GitHub - hwang595/Pufferfish: The implementation for MLSys 2021 paper: "Pufferfish: Communication-efficient Models At No Extra Cost"

Pufferfish

The implementation for MLSys 2021 paper: "Pufferfish: Communication-efficient Models At No Extra Cost"

Overview

To mitigate communication overheads in distributed model training, several studies propose the use of compressed stochastic gradients, usually achieved by sparsification or quantization. Such techniques achieve high compression ratios, but in many cases incur either significant computational overheads or some accuracy loss. In this work, we present Pufferfish, a communication and computation efficient distributed training framework that incorporates the gradient compression into the model training process via training low-rank, pre-factorized deep networks. Pufferfish not only reduces communication, but also completely bypasses any computation overheads related to compression, and achieves the same accuracy as state-of-the-art, off-the-shelf deep models. Pufferfish can be directly integrated into current deep learning frameworks with minimum implementation modification. Our extensive experiments over real distributed setups, across a variety of large-scale machine learning tasks, indicate that Pufferfish achieves up to 1.64x end-to-end speedup over the latest distributed training API in PyTorch without accuracy loss. Compared to the Lottery Ticket Hypothesis models, Pufferfish leads to equally accurate, small-parameter models while avoiding the burden of "winning the lottery". Pufferfish also leads to more accurate and smaller models than SOTA structured model pruning methods.

Depdendencies

Deep Learning AMI (Ubuntu 18.04) Version 40.0 (ami084f81625fbc98fa4) on Amazon EC2 (for FP32 results)

PyTorch 1.4.0
CUDA 10.1.243

(for AMP results)

PyTorch 1.6.0
CUDA 10.1.243

Log files and model checkpoints for results reported

You can find the experiment log files and model checkpoints that are used for reporting the numbers in the paper at here

Sample commands to reproduce our experiments (single machine)

VGG-19 on CIFAR-10

python main.py \
--arch=vgg19 \
--mode=lowrank \
--batch-size=128 \
--epochs=300 \
--full-rank-warmup=True \
--fr-warmup-epoch=80 \
--seed=42 \
--lr=0.1 \
--resume=False \
--evaluate=False \
--ckpt_path=./checkpoint/vgg19_best.pth \
--momentum=0.9

ResNet-18 on CIFAR-10

python main.py \
--arch=resnet18 \
--mode=lowrank \
--batch-size=128 \
--epochs=300 \
--full-rank-warmup=True \
--fr-warmup-epoch=80 \
--seed=42 \
--lr=0.1 \
--resume=False \
--evaluate=False \
--ckpt_path=./checkpoint/vgg19_best.pth \
--momentum=0.9

ResNet-50/WideResNet-50 on ImageNet (ILSVRC2012)

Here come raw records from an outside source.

### config.mk
export PLATFORM = sky130hd
export DESIGN_NAME = mips_multicycle_ctrl
export DESIGN_NICKNAME = d
export VERILOG_FILES = /design/src/rtl/mips_multicycle_ctrl.sv
export SDC_FILE = /design/constraint.sdc
export NUM_CORES = 1
export LEC_CHECK = 0
export CORE_MARGIN = 1
export CORE_UTILIZATION = 34
export DETAILED_ROUTE_END_ITERATION = 7
export GPL_TIMING_DRIVEN = 0
export PLACE_DENSITY = 0.82
export SYNTH_ARGS = -nofsm -noshare
export SYNTH_HDL_FRONTEND = slang
export SYNTH_SLANG_ARGS = --single-unit
### constraint.sdc
create_clock -name clk -period 2.5 [get_ports clk]
set_clock_uncertainty 0.05 [all_clocks]
set_input_delay 0.75 -clock clk [delete_from_list [all_inputs] [get_ports clk]]
set_output_delay 0.75 -clock clk [all_outputs]
set_load 0.05 [all_outputs]
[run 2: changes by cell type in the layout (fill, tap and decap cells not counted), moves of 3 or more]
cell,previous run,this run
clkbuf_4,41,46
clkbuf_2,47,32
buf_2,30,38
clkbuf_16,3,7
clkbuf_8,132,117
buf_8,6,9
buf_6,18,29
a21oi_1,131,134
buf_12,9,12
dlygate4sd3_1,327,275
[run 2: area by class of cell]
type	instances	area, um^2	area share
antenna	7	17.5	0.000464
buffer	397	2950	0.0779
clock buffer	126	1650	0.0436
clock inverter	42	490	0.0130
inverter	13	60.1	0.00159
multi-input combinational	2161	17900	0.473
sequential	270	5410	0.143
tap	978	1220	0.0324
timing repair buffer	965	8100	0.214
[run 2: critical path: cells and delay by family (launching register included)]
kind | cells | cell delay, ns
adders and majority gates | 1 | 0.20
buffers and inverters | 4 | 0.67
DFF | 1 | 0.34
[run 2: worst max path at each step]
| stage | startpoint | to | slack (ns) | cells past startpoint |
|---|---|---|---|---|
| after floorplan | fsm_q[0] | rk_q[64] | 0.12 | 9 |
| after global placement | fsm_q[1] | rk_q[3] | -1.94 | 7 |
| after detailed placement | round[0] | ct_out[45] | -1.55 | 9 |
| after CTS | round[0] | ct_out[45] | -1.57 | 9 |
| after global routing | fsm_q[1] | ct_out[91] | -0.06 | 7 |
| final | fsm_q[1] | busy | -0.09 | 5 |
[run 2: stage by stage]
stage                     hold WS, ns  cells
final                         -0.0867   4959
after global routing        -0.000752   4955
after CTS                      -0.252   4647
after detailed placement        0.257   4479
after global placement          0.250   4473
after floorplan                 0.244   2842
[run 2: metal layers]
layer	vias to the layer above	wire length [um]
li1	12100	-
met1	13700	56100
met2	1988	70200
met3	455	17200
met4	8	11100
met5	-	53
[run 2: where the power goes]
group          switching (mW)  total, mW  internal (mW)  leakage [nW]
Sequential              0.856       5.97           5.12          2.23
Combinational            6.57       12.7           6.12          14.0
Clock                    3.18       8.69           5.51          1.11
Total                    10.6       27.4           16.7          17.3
**config.mk**
```make
export PLATFORM = sky130hd
export DESIGN_NAME = instr_fetch_unit
export DESIGN_NICKNAME = d
export VERILOG_FILES = /design/src/rtl/riscv_pkg.sv /design/src/rtl/fetch_buffer.sv /design/src/rtl/instr_fetch_unit.sv
export SDC_FILE = /design/constraint.sdc
export NUM_CORES = 1
export LEC_CHECK = 0
export BUFFER_PORTS_ARGS = -buffer_cell sky130_fd_sc_hd__buf_2
export CAP_MARGIN = 10
export CORE_MARGIN = 5
export CORE_UTILIZATION = 54
export DETAILED_ROUTE_END_ITERATION = 8
export GPL_ROUTABILITY_DRIVEN = 0
export PLACE_DENSITY = 0.81
export SLEW_MARGIN = 25
export SYNTH_ARGS = -nofsm -noshare
export SYNTH_HDL_FRONTEND = slang
export SYNTH_SLANG_ARGS = --single-unit
```
**constraint.sdc**
```tcl
create_clock -name Clk -period 4.7 [get_ports Clk]
set_clock_uncertainty 0.15 [all_clocks]
set_input_delay 0.235 -clock Clk [delete_from_list [all_inputs] [get_ports Clk]]
set_output_delay 0.235 -clock Clk [all_outputs]
set_load 0.01 [all_outputs]
```
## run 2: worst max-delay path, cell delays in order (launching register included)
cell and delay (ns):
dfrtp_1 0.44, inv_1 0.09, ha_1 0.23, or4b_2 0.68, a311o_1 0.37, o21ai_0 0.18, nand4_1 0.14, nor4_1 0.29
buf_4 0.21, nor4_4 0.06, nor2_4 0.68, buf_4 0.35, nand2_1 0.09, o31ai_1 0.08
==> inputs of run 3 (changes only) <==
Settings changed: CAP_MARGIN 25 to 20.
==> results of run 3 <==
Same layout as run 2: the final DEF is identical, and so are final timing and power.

python imagenet_training.py -a hybrid_resnet50 (hybrid_wide_resnet50_2) \
--vanilla-arch resnet50 (wide_resnet50_2) \
/path/to/imagenet/data/ \
--lr 0.1 \
--model-save-dir '/home/ubuntu/low-rank-ml' \
--lr-decay-period 30 60 80 \
--lr-decay-factor 0.1 \
--mode=lowrank \
--full-rank-warmup=True \
--re-warmup=True \
--fr-warmup-epoch=15 \
--lr-warmup= \
--warmup-epoch=5 \
-j 8 \
-p 40 \
--multiplier=16 \
-b 256

LSTM on WikiText-2 source code at: Pufferfish/word_language_model

python main.py \
--cuda \
--lr 20 \
--emsize 1500 \
--nhid 1500 \
--dropout 0.65 \
--epochs 40 \
--warmup True \
--warmup-epoch 10 \
--tied

Transformer on WMT16' source code at: Pufferfish/low_rank_transformer

python train.py -data_pkl m30k_deen_shr.pkl \
-log m30k_deen_shr \
-embs_share_weight \
-proj_share_weight \
-label_smoothing \
-save_model best \
-b 256 \
-warmup 128000 \
-epoch 400 \
-seed 0 \
-fr_warmup_epoch 10

Sample commands to reproduce our experiments (distributed)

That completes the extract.